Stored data
··········

This design comes from an exercise in tuning for small area on the open sky130 flow, not from production work.
No functional check of the RTL was part of this run.
No activity file was given, so power comes from the tool's default toggle rates.

===== design/flow/design.v =====
module zc_dimmer (
    input  wire        clk,
    input  wire        rst,         
    input  wire        zc_in,       
    input  wire        en_in,       
    input  wire        dim_in,      
    input  wire        cmd_valid,
    input  wire [19:0] cmd_word,
    output reg         gate_out,
    output reg         status_out,
    output wire        cmd_ready,
    output reg  [15:0] rsp
);
    localparam [15:0] HALF_CYCLE_US    = 16'd10000;
    localparam [15:0] ZERO_PULSE_US    = 16'd600;
    localparam [15:0] SAFETY_MARGIN_US = 16'd400;
    localparam [15:0] T_MAX_DELAY      = HALF_CYCLE_US - ZERO_PULSE_US - SAFETY_MARGIN_US;
    localparam [15:0] TRIG_PULSE_US    = 16'd10;
    localparam [14:0] RAMP_MAX         = 15'd200;
    localparam [15:0] ONE              = 16'd32768;
    localparam [1:0] S_IDLE = 2'b00;
    localparam [1:0] S_WAIT = 2'b01;
    localparam [1:0] S_GATE = 2'b10;
    localparam [3:0] OP_MASK      = 4'h1;
    localparam [3:0] OP_UNMASK    = 4'h2;
    localparam [3:0] OP_DRAIN     = 4'h3;
    localparam [3:0] OP_PUBLISH   = 4'h4;
    localparam [3:0] OP_SETTARGET = 4'h5;
    localparam [3:0] OP_ADDTICKS  = 4'h6;
    localparam [3:0] OP_RELVALUE  = 4'h7;
    localparam [3:0] OP_CALCDELAY = 4'h8;
    localparam [3:0] OP_RDPINS    = 4'h9;
    localparam [3:0] OP_STATUSOFF = 4'hA;
    localparam ERR_LATE   = 0;
    localparam ERR_LOST   = 1;
    localparam ERR_SAT    = 2;
    localparam ERR_BADCMD = 3;
    reg        zc_meta, zc_sync, zc_prev;
    reg        en_meta, en_sync, dim_meta, dim_sync;
    reg        zc_pend;
    reg        irq_mask;
    reg [1:0]  seq_state;
    reg [15:0] tmr;
    reg [7:0]  zc_count;
    reg [15:0] shared_delay;
    reg [14:0] ramp_cur;
    reg [14:0] ramp_tgt;
    reg [3:0]  err;
    wire        edge_det = zc_sync & ~zc_prev;
    wire        idle     = (seq_state == S_IDLE);
    wire        dispatch = idle & zc_pend & ~irq_mask;
    assign      cmd_ready = ~rst & idle & ~dispatch;
    wire        accept   = cmd_valid & cmd_ready;
    wire [3:0]  op  = cmd_word[19:16];
    wire [15:0] arg = cmd_word[15:0];
    wire        cnt_full = (zc_count == 8'd255);
    wire [7:0]  cnt_inc  = cnt_full ? zc_count : zc_count + 8'd1;
    wire signed [15:0] tgt_s = arg;
    wire [14:0] tgt_clamped = (tgt_s < 0)                          ? 15'd0 :
                              (tgt_s > $signed({1'b0, RAMP_MAX}))  ? RAMP_MAX :
                              arg[14:0];
    wire [14:0] dist_up   = ramp_tgt - ramp_cur;
    wire [14:0] dist_down = ramp_cur - ramp_tgt;
    wire [15:0] step_up   = (arg < {1'b0, dist_up})   ? arg : {1'b0, dist_up};
    wire [15:0] step_down = (arg < {1'b0, dist_down}) ? arg : {1'b0, dist_down};
    reg  [14:0] ramp_next;
    always @(*) begin
        if (ramp_cur < ramp_tgt)
            ramp_next = ramp_cur + step_up[14:0];
        else if (ramp_cur > ramp_tgt)
            ramp_next = ramp_cur - step_down[14:0];
        else
            ramp_next = ramp_cur;
    end
    wire [29:0] rel_num = {ramp_cur, 15'd0};
    wire [29:0] rel_quo = rel_num / RAMP_MAX;
    wire [15:0] lvl_c     = (arg > ONE) ? ONE : arg;
    wire [31:0] calc_prod = (HALF_CYCLE_US - ZERO_PULSE_US) * lvl_c + (ONE >> 1);
    wire [15:0] calc_res  = calc_prod[30:15] + (ZERO_PULSE_US >> 1);
    always @(*) begin
        rsp = 16'd0;
        if (accept) begin
            case (op)
                OP_DRAIN:     rsp = {8'd0, zc_count};
                OP_RELVALUE:  rsp = rel_quo[15:0];
                OP_CALCDELAY: rsp = calc_res;
                OP_RDPINS:    rsp = {14'd0, dim_sync, en_sync};
                default:      rsp = 16'd0;
            endcase
        end
    end
    always @(posedge clk) begin
        if (rst) begin
            zc_meta      <= 1'b1;
            zc_sync      <= 1'b1;
            zc_prev      <= 1'b1;
            en_meta      <= 1'b0;
            en_sync      <= 1'b0;
            dim_meta     <= 1'b0;
            dim_sync     <= 1'b0;
            zc_pend      <= 1'b0;
            irq_mask     <= 1'b1;
            seq_state    <= S_IDLE;
            tmr          <= 16'd0;
            gate_out     <= 1'b0;
            status_out   <= 1'b0;
            zc_count     <= 8'd0;
            shared_delay <= 16'hFFFF;
            ramp_cur     <= 15'd0;
            ramp_tgt     <= 15'd0;
            err          <= 4'd0;
        end else begin
            zc_meta  <= zc_in;
            zc_sync  <= zc_meta;
            zc_prev  <= zc_sync;
            en_meta  <= en_in;
            en_sync  <= en_meta;
            dim_meta <= dim_in;
            dim_sync <= dim_meta;
            zc_pend <= (zc_pend & ~dispatch) | edge_det;
            if (edge_det & zc_pend & ~dispatch)
                err[ERR_LOST] <= 1'b1;
            if (edge_det & ~idle)
                err[ERR_LATE] <= 1'b1;
            case (seq_state)
                S_IDLE: begin
                    if (dispatch) begin
                        if (shared_delay >= T_MAX_DELAY) begin
                            zc_count <= cnt_inc;
                            if (cnt_full)
                                err[ERR_SAT] <= 1'b1;
                        end else if (shared_delay != 16'd0) begin
                            status_out <= 1'b1;
                            tmr        <= shared_delay - 16'd1;
                            seq_state  <= S_WAIT;
                        end else begin
                            gate_out  <= 1'b1;
                            tmr       <= TRIG_PULSE_US - 16'd1;
                            seq_state <= S_GATE;
                        end
                    end
                end
                S_WAIT: begin
                    if (tmr != 16'd0) begin
                        tmr <= tmr - 16'd1;
                    end else begin
                        status_out <= 1'b0;
                        gate_out   <= 1'b1;
                        tmr        <= TRIG_PULSE_US - 16'd1;
                        seq_state  <= S_GATE;
                    end
                end
                S_GATE: begin
                    if (tmr != 16'd0) begin
                        tmr <= tmr - 16'd1;
                    end else begin
                        gate_out  <= 1'b0;
                        zc_count  <= cnt_inc;
                        if (cnt_full)
                            err[ERR_SAT] <= 1'b1;
                        seq_state <= S_IDLE;
                    end
                end
                default: ;
            endcase
            if (accept) begin
                case (op)
                    OP_MASK:      irq_mask     <= 1'b1;
                    OP_UNMASK:    irq_mask     <= 1'b0;
                    OP_DRAIN:     zc_count     <= 8'd0;
                    OP_PUBLISH:   shared_delay <= arg;
                    OP_SETTARGET: ramp_tgt     <= tgt_clamped;
                    OP_ADDTICKS:  ramp_cur     <= ramp_next;
                    OP_RELVALUE:  ;
                    OP_CALCDELAY: ;
                    OP_RDPINS:    ;
                    OP_STATUSOFF: status_out   <= 1'b0;
                    default:      err[ERR_BADCMD] <= 1'b1;
                endcase
            end
        end
    end
endmodule

===== design/flow/run.sh =====
#!/bin/bash
# synth_recipe.tcl (not shown) runs the flow's synth.tcl, then flattens the netlist and writes it again
# the make line also repeats each setting of config.mk as NAME=value (left out here)
make -C /OpenROAD-flow-scripts/flow DESIGN_CONFIG=/design/flow/config.mk WORK_HOME=/design/flow/orfs CLKGATE_MAP_FILE= SYNTH_SCRIPT=/design/flow/synth_recipe.tcl finish

===== design/flow/config.mk =====
export PLATFORM = sky130hd
export DESIGN_NAME = zc_dimmer
export DESIGN_NICKNAME = zc_dimmer
export VERILOG_FILES = /design/flow/design.v
export SDC_FILE = /design/flow/constraint.sdc
export NUM_CORES = 4
export LEC_CHECK = 0
export CAP_MARGIN = 20
export CORE_MARGIN = 2
export CORE_UTILIZATION = 40
export PLACE_DENSITY = 0.6
export SLEW_MARGIN = 20

===== design/flow/constraint.sdc =====
create_clock -name core_clock -period 40.0 [get_ports {clk}]
set_input_delay 8.0000 -clock core_clock [delete_from_list [all_inputs] [get_ports {clk}]]
set_output_delay 8.0000 -clock core_clock [all_outputs]
set_load 0.01 [all_outputs]

==> out/summary.log <==
INFO  floorplanning  pin_count=45
INFO  worst_setup_path worstPathArrival=24480ps
INFO  synth          synth_top_cells_by_count=sky130_fd_sc_hd__nor2_1, sky130_fd_sc_hd__ha_1, sky130_fd_sc_hd__a21oi_1
INFO  clocking       clock_transition_at_path_regs=70ps
INFO  clocking       cts-htree-levels=3
INFO  power_and_ir_drop powerDensity=74.6mW/mm^2
INFO  clocking       worst_skew_pair.late_latency=360ps
INFO  global_routing grt.total_usage=21.7%
INFO  sta            timing.final.setup_violations=0
INFO  detailed_routing drc_markers=0
INFO  floorplanning  std_cell_rows=75
INFO  sta            report.final.slew_viol_count=0
INFO  worst_setup_path timing.critical_path.mode_cell=sky130_fd_sc_hd__ha_1
INFO  clocking       maximum_clock_path_buffer_count=2
INFO  synth          synth-async-reset-ratio=0%
INFO  synth          yosysWarningCount=1
INFO  floorplanning  floorplan.initialDensity=40.2%
INFO  synth          netlist_instances=2229
INFO  finish         multiInputGateArea=0.0141sqmm
INFO  sta            relative_slew_margins=27.1%
INFO  finish         syn2layout_area_growth=6.63%
INFO  synth          synth.avg_cell_area=7.52squm
INFO  synth          synthMostInstantiatedCell=sky130_fd_sc_hd__nor2_1
INFO  detailed_routing routedWlPerCell=17.7microns
INFO  clocking       cts_hold_bufs=0
INFO  sta            worst-slew-pin-transition=1090ps
INFO  min_path       timing.hold.worst.class=reg2reg
INFO  detailed_routing detail_route.first_pass.iterations=5
INFO  power_and_ir_drop cell_internal_pwr=0.575mW
INFO  sta            timing.final.hold_violations=0
INFO  placed_design  gp_congestion=0.910
INFO  finish         share_of_post_route_cells_with_drive_strength_above_1=6.30%
INFO  detailed_routing vias=16400
INFO  synth          post_synth_main_area_contributors=sky130_fd_sc_hd__ha_1, sky130_fd_sc_hd__dfxtp_1, sky130_fd_sc_hd__fa_1, sky130_fd_sc_hd__nor2_1, sky130_fd_sc_hd__a21oi_1
INFO  sta            rsz0062_at_grt=false
INFO  placed_design  dp_hpwl=38900microns
INFO  sta            clock.fmax=30.8MHz
INFO  synth          synth_enable_flop_cells=0
INFO  synth          synth-main-ff-cell=sky130_fd_sc_hd__dfxtp_1
INFO  synth          mapped_nets=2494
INFO  outcome        run_status=complete, no violations
INFO  worst_setup_path startpoint_type=flop
INFO  sta            timing.final.crit_share=81.2%
INFO  worst_setup_path regToRegSetupSlack=31120ps
INFO  global_routing maximum_number_of_pins_on_one_net_before_global_route_repair=71
INFO  global_routing global_route_wire_length_before_repair=78800microns
INFO  clocking       clock-sinks=83
INFO  clocking       cts_buffers=9
INFO  worst_setup_path timing.critical_path.required=32000ps
INFO  worst_setup_path timing_worst_setup_path_type=reg2out
INFO  sta            fin_skew=6.76ps
INFO  worst_setup_path worst_path_max_delay_cell=sky130_fd_sc_hd__dfxtp_1
INFO  synth          synth_largest_type_area_fraction=14.2%
INFO  clocking       clock_tree.root_cell=sky130_fd_sc_hd__clkbuf_16
INFO  sta            totalNegativeSetupSlack=0ps
INFO  worst_setup_path critPathMaxFanout=26
INFO  synth          netlist_area=0.0168sqmm
INFO  detailed_routing ant_nets=0
INFO  clocking       cts_resized=0
INFO  synth          ys_types=117
INFO  power_and_ir_drop net-switching-power=0.759mW
INFO  sta            final_period_minus_worst_setup_slack=32480ps
INFO  finish         num_antenna_cells=0
INFO  worst_setup_path endpoint_kind=primary output
INFO  floorplanning  dieWidth=209microns
INFO  power_and_ir_drop vdd_drop_max=86.2uV
INFO  synth          synth-seq-cells=83
INFO  global_routing grt_antenna_before_repair=0
INFO  finish         layout_nets=2466
INFO  clocking       tritoncts=built
INFO  finish         seq_area=0.00166sqmm
INFO  job            cap_violations=0
INFO  placed_design  placed_cell_area=0.0176sqmm
INFO  floorplanning  core-area=0.0417sqmm
INFO  floorplanning  die_height=209microns
INFO  placed_design  port_buffers=44
INFO  power_and_ir_drop total_power=1.33mW
INFO  floorplanning  design.die.area=0.0436sqmm
INFO  synth          synth_top_cell_by_area=sky130_fd_sc_hd__ha_1
INFO  finish         finish.instance_area=0.0179sqmm
INFO  power_and_ir_drop share_seq_of_total_power=7.8%
INFO  power_and_ir_drop power_switching_share=56.9%
INFO  detailed_routing detail_route.iter0.violations=1172
INFO  finish         final_util=42.9%
INFO  synth          ys_seq_area_share=9.91%
INFO  power_and_ir_drop total_leakage_power=7.41nW
INFO  worst_setup_path critical-path-max-stage-delay=860ps
INFO  detailed_routing detail_route.wirelength=48600microns
INFO  detailed_routing route.detailed.vias_per_inst=5.99
INFO  power_and_ir_drop clkPwrFrac=7.1%
INFO  global_routing grt_overflow=0
INFO  clocking       post-cts-setup-buffer-count=0
INFO  global_routing grt_pass1_vias=15500
INFO  finish         num-fill-cells=4205
INFO  power_and_ir_drop combinationalPowerShare=85.1%
state kept, by name, summed over array words and instances, names as in the netlist:
name and flops:
shared_delay 16, tmr 16, ramp_cur 15, ramp_tgt 15, zc_count 8, seq_state 2, dim_meta 1, dim_sync 1
en_meta 1, en_sync 1, gate_out 1, irq_mask 1, status_out 1, zc_meta 1, zc_pend 1, zc_prev 1
zc_sync 1
stage by stage:
step | hold slack [ps] | instances | setup slack (ps)
3_3_place_gp | 415 | 2729 | 9050
5_1_grt | 468 | 2745 | 5480
3_5_place_dp | 412 | 2729 | 8220
2_1_floorplan | 389 | 2229 | 12520
6_report | 424 | 2745 | 7520
4_1_cts | 431 | 2745 | 7770
routing by layer:
metal | up-vias | wire [microns] | GRT usage, % | share of wire (%)
met3 | 53 | 1880 | 2.27 | 3.9
li1 | 8159 | - | - | -
met5 | - | 0 | 0 | 0
met1 | 7828 | 23300 | 29.5 | 48
met4 | 0 | 773 | 4.26 | 1.6
met2 | 401 | 22700 | 37.2 | 47
logic make-up after synthesis:
kind of cell | synth area share [%]
AOI/OAI and AO/OA | 29.2
buffers and inverters | 5.95
and+or+nand+nor | 23.5
DFF | 9.91
muxes | 4.83
adders and majority gates | 20.0
xor gates and xnor gates | 6.66
power groups by stage:
stage	combinational, mW	sequential (mW)	clock (mW)
6_report	1.14	0.104	0.0943
5_1_grt	1.25	0.106	0.0990
4_1_cts	1.12	0.104	0.0963
3_5_place_dp	1.11	0.105	0
3_3_place_gp	1.11	0.105	0
2_1_floorplan	0.885	0.102	0
critical path, delay by kind of cell (launching register included):
kind,cells,cell delay (ps)
compound gates,25,9210
xor+xnor,1,150
fa+ha+maj,9,2710
buf+inv,10,2950
flops,1,860
mux,1,320
simple gates,29,7880
area by class of cell:
cell class | instances | share of cell area (%)
sequential | 83 | 9.29
tap | 539 | 3.77
inverter | 156 | 3.30
multi-input combinational | 1897 | 79.0
clock buffer | 9 | 1.26
clock inverter | 7 | 0.553
timing repair buffer | 54 | 2.85
cells in the final DEF (no fill, tap or decap), types with 32 or more instances in the layout:
cell type / synthesis / routed
sky130_fd_sc_hd__ha_1: 190 / 190
sky130_fd_sc_hd__nor3_1: 57 / 57
sky130_fd_sc_hd__nand3_1: 47 / 47
sky130_fd_sc_hd__fa_1: 49 / 49
sky130_fd_sc_hd__xnor2_1: 79 / 79
sky130_fd_sc_hd__mux2i_1: 49 / 49
sky130_fd_sc_hd__inv_1: 143 / 143
sky130_fd_sc_hd__nand2_1: 141 / 141
sky130_fd_sc_hd__dfxtp_1: 83 / 83
sky130_fd_sc_hd__xor2_1: 43 / 43
sky130_fd_sc_hd__a21o_1: 39 / 39
sky130_fd_sc_hd__clkdlybuf4s50_1: 0 / 43
sky130_fd_sc_hd__nor2_1: 230 / 230
sky130_fd_sc_hd__nand2b_1: 32 / 32
sky130_fd_sc_hd__a21oi_1: 150 / 150
sky130_fd_sc_hd__nor2b_1: 43 / 43
sky130_fd_sc_hd__o21ai_0: 108 / 107
sky130_fd_sc_hd__and2_1: 33 / 33
path summary, 6_finish.rpt:
check | start | end | cells after the start
max | ramp_cur[12] | rsp[0] | 75
min | zc_meta | zc_sync | 1
max reg2reg | ramp_cur[3] | ramp_cur[14] | 39
min reg2reg | zc_meta | zc_sync | 1

[re-timing with driven ports]
The flow's constraints put no driver on any port. The routed layout listed below was extracted and timed again, unchanged, in two steps. Step 1 (the two cells are an assumption about what drives the block):
set clk [get_ports {clk}]
set_driving_cell -lib_cell sky130_fd_sc_hd__clkbuf_16 $clk
set_driving_cell -lib_cell sky130_fd_sc_hd__buf_2 [delete_from_list [all_inputs] $clk]
Step 2 also shifts input and output timing later by t, the mid clock arrival at the registers, as if the neighbouring blocks saw the same clock. Three values: no drivers, after step 1, after step 2; two values: the first two.
t, ns: 0.409
slack for setup (ns): 7.520 / 7.468 / 7.877
hold WS [ns]: 0.424 / 0.424 / 0.424
clock arrival spread, ns: 0.010 / 0.009
After both steps this run still meets setup and hold. The setup slack of this run moves by -0.052 ns with the drivers and by +0.357 ns with both steps.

··········

**THE PROBLEM**
Once the line with "No activity file" is found in the records above, print exactly that line and every line after it through the line with "localparam [15:0] HALF_CYCLE_US".

**OUTPUT BELOW**
No activity file was given, so power comes from the tool's default toggle rates.

===== design/flow/design.v =====
module zc_dimmer (
    input  wire        clk,
    input  wire        rst,         
    input  wire        zc_in,       
    input  wire        en_in,       
    input  wire        dim_in,      
    input  wire        cmd_valid,
    input  wire [19:0] cmd_word,
    output reg         gate_out,
    output reg         status_out,
    output wire        cmd_ready,
    output reg  [15:0] rsp
);
    localparam [15:0] HALF_CYCLE_US    = 16'd10000;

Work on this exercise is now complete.